The visas granted by Managua would enable the seven refugees to remain in Nicaragua until they can firm up their plans.
Cesar Ubeda, a spokesman for the Nicaraguan Foreign Ministry, said from Managua that ``President Arnoldo Aleman, in a humanitarian gesture, acceded to the request from Congressman Lincoln Diaz-Balart [R-Miami] to grant temporary asylum to the seven Cubans in the Bahamas.''
Aleman's concession does not set a precedent for future cases, Ubeda added.
Diaz-Balart said Tuesday he expects the refugees to apply for residence in Costa Rica.
The Bahamian authorities announced Tuesday that they had asked Orlando Hernandez and Alberto Hernandez, a former catcher on the Cuban national team, to leave the country no later than today. The ballplayers and Bosch were granted humanitarian visas by the U.S. government Dec. 31.
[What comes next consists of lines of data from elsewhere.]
$ cat config.mk
export PLATFORM = sky130hd
export DESIGN_NAME = rasterizer_flat
export DESIGN_NICKNAME = d
export VERILOG_FILES = /design/src/rtl/vgacpu_pkg.sv /design/src/rtl/rasterizer_if.sv /design/src/rtl/raster_addr_gen.sv /design/src/rtl/rasterizer.sv /design/src/flat_wrapper.sv
export SDC_FILE = /design/constraint.sdc
export NUM_CORES = 1
export LEC_CHECK = 0
export CAP_MARGIN = 0
export CORE_ASPECT_RATIO = 0.6
export CORE_MARGIN = 2
export CORE_UTILIZATION = 25
export CTS_BUF_LIST = sky130_fd_sc_hd__clkbuf_4 sky130_fd_sc_hd__clkbuf_8
export CTS_CLUSTER_DIAMETER = 50
export DETAILED_ROUTE_END_ITERATION = 12
export PLACE_DENSITY = 0.48
export SLEW_MARGIN = 20
export SYNTH_ARGS = -nofsm -noshare
export SYNTH_HDL_FRONTEND = slang
export SYNTH_SLANG_ARGS = --single-unit
$ cat constraint.sdc
create_clock -name clk -period 4.97 [get_ports clk]
set_input_delay 1.2425 -clock clk [delete_from_list [all_inputs] [get_ports clk]]
set_output_delay 1.2425 -clock clk [all_outputs]
set_load 0.02 [all_outputs]
$ cat src/rtl/vgacpu_pkg.sv
// Shared framebuffer geometry, drawing opcodes and payload types for the
// rasterizer, framebuffer and VGA controller.
package vgacpu_pkg;

    localparam int unsigned FB_WIDTH    = 214;
    localparam int unsigned FB_HEIGHT   = 160;
    localparam int unsigned FB_A_WIDTH  = 16;
    localparam int unsigned FB_D_WIDTH  = 3;
    localparam int unsigned COORD_WIDTH = 8;

    typedef enum logic [1:0] {
        NOP       = 2'd0,
        PLOT      = 2'd1,
        FILL_RECT = 2'd2,
        CLEAR     = 2'd3
    } raster_op_e;

    typedef logic [FB_D_WIDTH-1:0]  pixel_t;
    typedef logic [FB_A_WIDTH-1:0]  fb_addr_t;
    typedef logic [COORD_WIDTH-1:0] coord_t;

    typedef struct packed {
        raster_op_e op;
        coord_t     x0;
        coord_t     y0;
        coord_t     x1;
        coord_t     y1;
        pixel_t     colour;
    } raster_cmd_t;

    // y*214 as a constant shift-add (214 = 128+64+16+4+2)
    function automatic fb_addr_t row_base_of(coord_t y);
        fb_addr_t yw;
        yw = FB_A_WIDTH'(y);
        return (yw << 7) + (yw << 6) + (yw << 4) + (yw << 2) + (yw << 1);
    endfunction

endpackage

$ cat src/rtl/rasterizer_if.sv
// Drawing command channel from the CPU: valid/ready handshake plus payload.
interface rasterizer_if;
    import vgacpu_pkg::*;

    logic       cmd_valid;
    logic       cmd_ready;
    raster_op_e cmd_op;
    coord_t     cmd_x0;
    coord_t     cmd_y0;
    coord_t     cmd_x1;
    coord_t     cmd_y1;
    pixel_t     cmd_colour;

    modport master (
        output cmd_valid, cmd_op, cmd_x0, cmd_y0, cmd_x1, cmd_y1, cmd_colour,
        input  cmd_ready
    );

    modport slave (
        input  cmd_valid, cmd_op, cmd_x0, cmd_y0, cmd_x1, cmd_y1, cmd_colour,
        output cmd_ready
    );

endinterface

$ cat src/rtl/raster_addr_gen.sv
// Raster-order walker: x/y counters, row_base accumulator and the write
// address register, which drives the framebuffer address directly.
module raster_addr_gen
    import vgacpu_pkg::*;
(
    input  logic     clk,
    input  logic     rst_n,
    input  logic     load_i,
    input  logic     step_i,
    input  coord_t   x0_i,
    input  coord_t   y0_i,
    input  coord_t   x1_i,
    input  coord_t   y1_i,
    output fb_addr_t addr_o,
    output logic     done_c
);

    localparam fb_addr_t ROW_STEP = FB_A_WIDTH'(FB_WIDTH);

    coord_t   x_q, x_d, y_q, y_d;
    coord_t   x0_q, x0_d, x1_q, x1_d, y1_q, y1_d;
    fb_addr_t row_base_q, row_base_d, addr_q, addr_d;

    // Row wrap re-derives the address from row_base so no multiply is needed
    always_comb begin
        x_d        = x_q;
        y_d        = y_q;
        x0_d       = x0_q;
        x1_d       = x1_q;
        y1_d       = y1_q;
        row_base_d = row_base_q;
        addr_d     = addr_q;
        if (load_i) begin
            x_d        = x0_i;
            y_d        = y0_i;
            x0_d       = x0_i;
            x1_d       = x1_i;
            y1_d       = y1_i;
            row_base_d = row_base_of(y0_i);
            addr_d     = row_base_of(y0_i) + FB_A_WIDTH'(x0_i);
        end else if (step_i) begin
            if (x_q == x1_q) begin
                x_d        = x0_q;
                y_d        = y_q + COORD_WIDTH'(1);
                row_base_d = row_base_q + ROW_STEP;
                addr_d     = row_base_q + ROW_STEP + FB_A_WIDTH'(x0_q);
            end else begin
                x_d    = x_q + COORD_WIDTH'(1);
                addr_d = addr_q + FB_A_WIDTH'(1);
            end
        end
    end

    always_ff @(posedge clk or negedge rst_n) begin
        if (!rst_n) begin
            x_q        <= '0;
            y_q        <= '0;
            x0_q       <= '0;
            x1_q       <= '0;
            y1_q       <= '0;
            row_base_q <= '0;
            addr_q     <= '0;
        end else begin
            x_q        <= x_d;
            y_q        <= y_d;
            x0_q       <= x0_d;
            x1_q       <= x1_d;
            y1_q       <= y1_d;
            row_base_q <= row_base_d;
            addr_q     <= addr_d;
        end
    end

    assign addr_o = addr_q;
    assign done_c = (x_q == x1_q) && (y_q == y1_q);

endmodule

$ cat src/rtl/rasterizer.sv
// Drawing engine: accepts PLOT/FILL_RECT/CLEAR commands and streams one
// framebuffer write per clock in raster order.
module rasterizer
    import vgacpu_pkg::*;
(
    input  logic         clk,
    input  logic         n_rst_async,
    rasterizer_if.slave  cmd,
    output logic         busy,
    output logic         fb_write_en,
    output fb_addr_t     fb_write_addr,
    output pixel_t       fb_write_pixel
);

    typedef enum logic [1:0] {IDLE, SETUP, DRAW} state_e;

    localparam coord_t X_LIMIT = COORD_WIDTH'(FB_WIDTH);
    localparam coord_t Y_LIMIT = COORD_WIDTH'(FB_HEIGHT);
    localparam coord_t X_LAST  = COORD_WIDTH'(FB_WIDTH - 1);
    localparam coord_t Y_LAST  = COORD_WIDTH'(FB_HEIGHT - 1);

    state_e      state_q, state_d;
    raster_cmd_t cmd_q, cmd_d;
    logic        wr_en_q, wr_en_d;
    pixel_t      pixel_q, pixel_d;
    logic        busy_q, busy_d;
    coord_t      rx0, ry0, rx1, ry1;
    logic        region_empty_c;
    logic        accept_c;
    logic        ag_load, ag_step, ag_done;

    assign cmd.cmd_ready = (state_q == IDLE);
    assign accept_c      = cmd.cmd_valid && cmd.cmd_ready;

    always_comb begin
        cmd_d = cmd_q;
        if (accept_c) begin
            cmd_d = '{op: cmd.cmd_op, x0: cmd.cmd_x0, y0: cmd.cmd_y0,
                      x1: cmd.cmd_x1, y1: cmd.cmd_y1, colour: cmd.cmd_colour};
        end
    end

    // Region derivation and clipping; no corner swapping is done
    always_comb begin
        rx0 = cmd_q.x0;
        ry0 = cmd_q.y0;
        rx1 = cmd_q.x1;
        ry1 = cmd_q.y1;
        case (cmd_q.op)
            PLOT: begin
                rx1 = cmd_q.x0;
                ry1 = cmd_q.y0;
            end
            CLEAR: begin
                rx0 = '0;
                ry0 = '0;
                rx1 = X_LAST;
                ry1 = Y_LAST;
            end
            default: ;
        endcase
        if (rx1 > X_LAST) rx1 = X_LAST;
        if (ry1 > Y_LAST) ry1 = Y_LAST;
        region_empty_c = (rx0 >= X_LIMIT) || (ry0 >= Y_LIMIT) ||
                         (rx0 > rx1) || (ry0 > ry1);
    end

    always_ff @(posedge clk or negedge n_rst_async) begin
        if (!n_rst_async) state_q <= IDLE;
        else              state_q <= state_d;
    end

    always_comb begin
        state_d = state_q;
        case (state_q)
            IDLE:    if (accept_c && (cmd.cmd_op != NOP)) state_d = SETUP;
            SETUP:   state_d = region_empty_c ? IDLE : DRAW;
            DRAW:    if (ag_done) state_d = IDLE;
            default: state_d = IDLE;
        endcase
    end

    // The first write is registered out of SETUP so DRAW cycles carry strobes
    always_comb begin
        ag_load = 1'b0;
        ag_step = 1'b0;
        wr_en_d = 1'b0;
        pixel_d = pixel_q;
        busy_d  = (state_d != IDLE);
        case (state_q)
            SETUP: if (!region_empty_c) begin
                ag_load = 1'b1;
                wr_en_d = 1'b1;
                pixel_d = cmd_q.colour;
            end
            DRAW: if (!ag_done) begin
                ag_step = 1'b1;
                wr_en_d = 1'b1;
            end
            default: ;
        endcase
    end

    always_ff @(posedge clk or negedge n_rst_async) begin
        if (!n_rst_async) begin
            cmd_q   <= '0;
            wr_en_q <= 1'b0;
            pixel_q <= '0;
            busy_q  <= 1'b0;
        end else begin
            cmd_q   <= cmd_d;
            wr_en_q <= wr_en_d;
            pixel_q <= pixel_d;
            busy_q  <= busy_d;
        end
    end

    raster_addr_gen u_addr_gen (
        .clk    (clk),
        .rst_n  (n_rst_async),
        .load_i (ag_load),
        .step_i (ag_step),
        .x0_i   (rx0),
        .y0_i   (ry0),
        .x1_i   (rx1),
        .y1_i   (ry1),
        .addr_o (fb_write_addr),
        .done_c (ag_done)
    );

    assign fb_write_en    = wr_en_q;
    assign fb_write_pixel = pixel_q;
    assign busy           = busy_q;

endmodule

$ cat src/flat_wrapper.sv
// flat-port wrapper written by rule: the top's interface ports become plain ports
module rasterizer_flat import vgacpu_pkg::*;
  (clk, n_rst_async, busy, fb_write_en, fb_write_addr, fb_write_pixel, cmd_cmd_valid, cmd_cmd_op, cmd_cmd_x0, cmd_cmd_y0, cmd_cmd_x1, cmd_cmd_y1, cmd_cmd_colour, cmd_cmd_ready);
  rasterizer_if cmd_i ();
  input  logic clk;
  input  logic n_rst_async;
  output logic busy;
  output logic fb_write_en;
  output fb_addr_t fb_write_addr;
  output pixel_t fb_write_pixel;
  input wire logic [$bits(cmd_i.cmd_valid)-1:0] cmd_cmd_valid;
  input wire logic [$bits(cmd_i.cmd_op)-1:0] cmd_cmd_op;
  input wire logic [$bits(cmd_i.cmd_x0)-1:0] cmd_cmd_x0;
  input wire logic [$bits(cmd_i.cmd_y0)-1:0] cmd_cmd_y0;
  input wire logic [$bits(cmd_i.cmd_x1)-1:0] cmd_cmd_x1;
  input wire logic [$bits(cmd_i.cmd_y1)-1:0] cmd_cmd_y1;
  input wire logic [$bits(cmd_i.cmd_colour)-1:0] cmd_cmd_colour;
  output wire logic [$bits(cmd_i.cmd_ready)-1:0] cmd_cmd_ready;
  assign cmd_i.cmd_valid = cmd_cmd_valid;
  assign cmd_i.cmd_op = cmd_cmd_op;
  assign cmd_i.cmd_x0 = cmd_cmd_x0;
  assign cmd_i.cmd_y0 = cmd_cmd_y0;
  assign cmd_i.cmd_x1 = cmd_cmd_x1;
  assign cmd_i.cmd_y1 = cmd_cmd_y1;
  assign cmd_i.cmd_colour = cmd_cmd_colour;
  assign cmd_cmd_ready = cmd_i.cmd_ready;
  rasterizer u_core (.clk(clk), .n_rst_async(n_rst_async), .cmd(cmd_i), .busy(busy), .fb_write_en(fb_write_en), .fb_write_addr(fb_write_addr), .fb_write_pixel(fb_write_pixel));
endmodule
**Word level (Yosys, flattened, before mapping)**

Index checks and enable logic that the tools add are counted.

- Logic and storage cells: 80
- Register bits: 116
- Output and inout port bits: 22

- Muxes and demuxes: 27
- Reduce and logical (&&, ||, !) cells: 13
- $add $sub $neg: 10
- Equality and inequality tests: 6
- Magnitude comparators: 6
- Bitwise gates (word level): 1

Operator list:

| cell | count |
|---|---|
| $mux 16 | 6 |
| $mux 8 | 10 |
| $add 16x8->16 | 2 |
| $pmux 8 s2 | 2 |
| $add 15x14->16 | 1 |
| $add 16x1->16 const B | 1 |
| $add 16x10->16 | 1 |
| $add 16x12->16 | 1 |
| $add 16x8->16 const B | 1 |
| $add 16x9->16 | 1 |
| $add 8x1->8 const B | 2 |
| $eq 8x8->1 | 2 |
| $ge 8x8->1 const B | 2 |
| $gt 8x8->1 | 2 |
| $gt 8x8->1 const B | 2 |
| $reduce_bool 2->1 | 4 |
| $mux 2 | 3 |
| $pmux 2 s3 | 1 |
| $eq 2x1->1 const B | 2 |
| $eq 2x2->1 const B | 2 |
| $mux 1 | 4 |
| $reduce_and 2->1 | 2 |
| $logic_and 1x1->1 | 3 |
| $logic_or 1x1->1 | 3 |
| 3 further kinds | 3 |

**Longest topological paths before layout**

Gate-level depths: netlist of the first run.

- Depth in word-level cells: 11
- Mapped depth: 21

**Modules after synthesis**

From an unflattened synthesis of the first run, not the netlist that was laid out.

- Cells, all modules: 944
- Area, all modules: 8634.5 µm²

By module, submodules not included:

| module | instances | cells each | area each (µm²) | seq. area each (µm²) |
|---|---|---|---|---|
| raster_addr_gen | 1 | 701 | 6088.3 | 1776.7 |
| rasterizer | 1 | 243 | 2546.2 | 1101.1 |

**Worst setup path after synthesis of the first run**

Ideal clock, no wire load.

- Path kind: reg-to-reg
- From: register u_core.cmd_q[35] (netlist bit)
- To: register u_core.u_addr_gen.addr_q[15], in the netlist u_core.u_addr_gen.addr_o[15]
- Clock period less this slack: 4.539 ns
- Cell stages (with the launch flop): 21
- Arrival time: 4.421 ns
- Path slack: 0.431 ns
- Cells stage by stage: dfrtp_1 -> buf_2 -> nand2_1 -> clkbuf_1 -> nand2_1 -> ha_1 -> a21o_1 -> fa_1 -> inv_1 -> fa_1 -> inv_1 -> ha_1 -> buf_2 -> a21o_1 -> nand2_1 -> a31oi_1 -> xnor2_1 -> nor4_1 -> nand3b_1 -> xor2_1 -> o21a_1

- Cells in the longest elaborated chain, start to end: 10
- Elaborated cells on any way between the ends: 26
- Those cells by class: add/sub: 5; order compare: 6; eq/ne: 2; mux: 9; reduce/logical: 4

Ends and longest elaborated chain:

| item | RTL line | RTL |
|---|---|---|
| start: declaration | rasterizer.sv:23 | `raster_cmd_t cmd_q, cmd_d;` |
| start signal: assignment | rasterizer.sv:111 | `cmd_q <= cmd_d;` |
| branches (longest 10 deep; another with $add 15x14->16) | -- |  |
| end signal: assignment | raster_addr_gen.sv:70 | `addr_q <= addr_d;` |
| end: declaration | raster_addr_gen.sv:22 | `fb_addr_t row_base_q, row_base_d, addr_q, addr_d;` |

Parallel ways; which one is timed is not known.
A chain may end at the register's enable or synchronous reset.

**Worst setup path in the final report of the first run**

- From: register u_core.cmd_q[36] (netlist bit)
- To: register u_core.u_addr_gen.addr_q[11], in the netlist u_core.u_addr_gen.addr_o[11]

Same word-level chain as after synthesis.

==> results of run 1 <==
## synthesized netlist by cell type (5+ instances only)
| cell type | instances | area (um^2) |
|---|---|---|
| xor2_1 | 30 | 262.8 |
| nand3_1 | 20 | 100.1 |
| a211oi_1 | 6 | 45.04 |
| a31oi_1 | 7 | 43.79 |
| nor4_1 | 7 | 43.79 |
| xnor2_1 | 61 | 534.3 |
| mux2i_1 | 5 | 50.05 |
| buf_2 | 13 | 65.06 |
| inv_1 | 33 | 123.9 |
| fa_1 | 9 | 180.2 |
| nand4_1 | 11 | 68.82 |
| o221ai_1 | 5 | 43.79 |
| o21a_1 | 7 | 52.55 |
| and2_1 | 20 | 125.1 |
| and3_1 | 9 | 56.30 |
| nor2_1 | 96 | 360.4 |
| o21ai_0 | 50 | 250.2 |
| o22ai_1 | 12 | 75.07 |
| a21o_1 | 15 | 112.6 |
| dfrtp_1 | 115 | 2878 |
| o211ai_1 | 7 | 52.55 |
| a22o_1 | 8 | 70.07 |
| nand2_1 | 76 | 285.3 |
| o21ai_1 | 8 | 40.04 |
| ha_1 | 75 | 938.4 |
| nor2b_1 | 12 | 75.07 |
| a21oi_1 | 57 | 285.3 |
| mux2_2 | 47 | 529.3 |
| and4_1 | 6 | 52.55 |
| nor3_1 | 14 | 70.07 |
| clkbuf_1 | 25 | 93.84 |
## critical path: cells and delay by family, from the launching register on
kind	cells	cell delay, ns
adders and majority gates	5	1.71
AOI/OAI and AO/OA	3	1.01
and+or+nand+nor	4	0.61
buffers and inverters	5	0.57
DFF	1	0.42
xor gates and xnor gates	1	0.17
## path summary, 6_finish.rpt
check	start	end	cells past startpoint
max	u_core.cmd_q[36]$_DFFE_PN0P_	u_core.u_addr_gen.addr_o[11]$_DFFE_PN0P_	18
min in group asynchronous	n_rst_async	u_core.u_addr_gen.addr_o[11]$_DFFE_PN0P_	2
min reg2reg	u_core.u_addr_gen.x0_q[0]$_DFFE_PN0N_	u_core.u_addr_gen.x0_q[0]$_DFFE_PN0N_	2
max reg2reg	u_core.cmd_q[36]$_DFFE_PN0P_	u_core.u_addr_gen.addr_o[11]$_DFFE_PN0P_	18
min	u_core.u_addr_gen.x0_q[0]$_DFFE_PN0N_	u_core.u_addr_gen.x0_q[0]$_DFFE_PN0N_	2
max in group asynchronous	n_rst_async	u_core.cmd_q[36]$_DFFE_PN0P_	2
## sequential cells by signal, indices dropped and copies added, names as in the netlist
signal,count
u_core.u_addr_gen.y_q,8
u_core.u_addr_gen.x1_q,8
u_core.u_addr_gen.x_q,8
u_core.u_addr_gen.x0_q,8
u_core.cmd_q,37
u_core.u_addr_gen.row_base_q,15
u_core.u_addr_gen.y1_q,8
u_core.u_addr_gen.addr_o,16
u_core.fb_write_en,1
u_core.busy,1
u_core.state_q,2
u_core.fb_write_pixel,3
## through the flow
stage | std cells | hold slack [ns]
2_1_floorplan | 938 | 0.4497
3_3_place_gp | 1432 | 0.4667
3_5_place_dp | 1432 | 0.4743
4_1_cts | 1464 | 0.4953
5_1_grt | 1464 | 0.5191
6_report | 1464 | 0.4939
## cells by family (layout without fill, tap and decap cells)
family	after synthesis	count (layout)
AOI/OAI and AO/OA	220	220
xor gates and xnor gates	91	91
DFF	115	115
and+or+nand+nor	294	294
muxes	52	52
buffers and inverters	81	148
adders and majority gates	85	85
## layout make-up
class / instances / area, um^2 / share of cell area, %
repair buffers: 83 / 798.3 / 7.834
multi-input cells: 742 / 5410 / 53.09
clock inverters: 13 / 148.9 / 1.461
inverters: 33 / 123.9 / 1.216
clock buffers: 19 / 255.2 / 2.505
flip-flops and latches: 115 / 2879 / 28.25
well taps: 459 / 574.3 / 5.636
## routing by layer
metal | vias to the layer above | track usage [%] | part of all wire [%]
li1 | 3430 | - | -
met1 | 3314 | 22.45 | 55
met2 | 165 | 19.07 | 38
met3 | 14 | 3.468 | 5.7
met4 | 0 | 2.988 | 0.84
met5 | - | 0 | 0
==> metrics.txt, run 1 <==
Via density=4.729; Yosys cell types=73; post-synthesis register bit count=115; Final Hold Viols=0; number of flops mapped to enable cells by yosys=0; Num CTS Buffers=17; Core ar.=33770 um^2; post-route DRC violation count=0; Detailed Place HPWL=18310 um; WP data required=5.30 ns; Chip Width=243.5 um; gp weighted congestion=0.8327; prevailing post-synth register cell=dfrtp_1; share of layout cells above drive strength 1=13.33%; Post-Synth Adder-Cell Area=13.13%; HP Class=reg2reg; fmax=216.5 MHz; synthesized net count=1062; clk slew on worst S/H paths=0.08 ns; grt ovf=0; worst path arrival time=4.94 ns; total number of vias=6923; Final Cycle Share=92.92%; most frequent cells in the layout=dfrtp_1 (114), nor2_1 (95), nand2_1 (76); first-pass GRT wire length=39830 um; Die H=147.7 um; clk buf depth=2; cells after synthesis=938; critical path class=reg2reg; Final Max Slew Viols=0; ys async rst share=100.0%; reg-to-reg slack, setup=0.35 ns; slowest CP cell=o41ai_1; most common cell after layout, fill and taps aside=dfrtp_1; initial core utilization=25.48%; CP Cell Sequence=nand2_1 -> buf_4 -> nand2_1 -> inv_1 -> buf_4 -> ha_1 -> a21o_1 -> fa_1 -> ha_1 -> inv_1 -> fa_1 -> inv_1 -> ha_1 -> o41ai_1 -> nor2_1 -> xnor2_1 -> nor2_1 -> a21oi_1; Fin Setup TNS=0 ns; Critical Path Max Stage Delay=0.78 ns; Compound-Gate Fraction of Synth Area=16.90%; post-cts hold buffer count=0; RSZ-0062 raised after global routing=no; Max Cap Violations=0; post-route ant nets=0; synthesized area=8603 um^2; Final setup viols=0; DRT Pass-1 Iters=4; pin count of the biggest net entering global routing=116; Avg Inst Size Synth=9.172 um^2; number of post-CTS setup repair buffers=0; worst setup margin=0.3517 ns; standard-cell rows=52; H-tree Lvls=4; Tot GR Track Use=14.22%; drt total wl=24620 um; Core Util, Final=30.18%; clock root cell=clkbuf_8; # IOs=62; Worst Setup Slack post-DPL=0.2441 ns; fill count=3552; Design Area, Final=10190 um^2; Seq/Total Area, Yosys=33.45%; Clock Sinks=115; Critical Path Sink Type=register; number of global-route vias before repair=6924; initial DRC count=525; relative slew slack=45.26%; slew at the pin closest to its max-slew limit=0.8106 ns; dpl cell area=9747 um^2; fin nets=1116; Clock Latency Late Sink=0.47 ns; Ys Warns=0; critical path peak fanout=9; simple-gate area share of the yosys netlist=16.35%; status=finished clean; antenna cell count=0; clk_skew=0.01690 ns; Startpoint Class=register; xor-xnor portion of the synthesized cell area=9.264%; Area Growth Syn to Fin=18.44%; combinational family with the most area after synthesis=compound AO/OA/AOI/OAI gates; post-CTS sizing=0; post-synthesis mux area share=6.734%; final worst path period need=4.618 ns; # port buffers=61; CTS tree=built; initial antenna violation count=0; Wirelength per Cell=16.82 um; die area=35960 um^2
Power of run 1 is not shown: default switching activity piles up to over one toggle a cycle in this logic, so the estimate is an artifact.
==> inputs of run 2 (changes only) <==
- TNS_END_PERCENT: not set -> 10
==> results of run 2 <==
Final layout, timing and power as in run 1 (identical DEF).
Power of run 2 is left out for the same reason.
Diaz-Balart thanked Aleman for what he called an ``extraordinary humanitarian gesture.'' The lawmaker said he feared that the five other refugees might suffer reprisals if they were returned to Cuba, because they helped the ballplayers to escape.
The Bahamian government is bound to repatriate Cuban refugees, in line with an accord signed with Havana, but made no effort to do so in this case.
Melvin Seymour, Bahamian immigration chief, said that special dispensation was granted to the ballplayers at the request of Cuban-American investor Gerardo Capo, who owns two hotels in the Bahamas.
Diaz-Balart said his office intercedes daily in cases involving Cuban refugees. He cited the case of six other Cubans held in the Bahamas, on whose behalf he has appealed to the United Nations high commissioner for human rights.
At present, 82 Cubans are in the Nassau detention center, along with several Haitian and Chinese undocumented immigrants.
Last year, 47 Cubans were granted political asylum in the Bahamas, while 120 were returned to Cuba.
Baseball agent Joe Cubas said in Nassau that he will accompany Orlando and Alberto Hernandez and their companions to another country, but declined to say if their destination would be Nicaragua.
The refugees will have to leave aboard a chartered plane, because no commercial airlines fly from Nassau to Central American capitals.
``We're trying to charter a plane to leave the [Bahamas] islands as soon as possible,'' Cubas said.
A French news agency reported Tuesday from San Jose that Orlando Hernandez had received official authorization to enter Costa Rica. The agency credited a source that did not wish to be identified.
The source did not indicate whether the Costa Rican authorization extended to the other six refugees.
``El Duque,'' a former pitcher for the Cuban national team, is the half-brother of Marlins pitcher Livan Hernandez, who defected in 1995.
As a result of Livan's defection, Orlando Hernandez was banned from baseball for life, along with shortstop German Mesa and Alberto Hernandez. Alberto is not related to Livan and Orlando Hernandez.
Cuban sports authorities charged the three with ``accepting bribes'' and ``receiving and not rejecting offers to defect'' from foreign sports agents.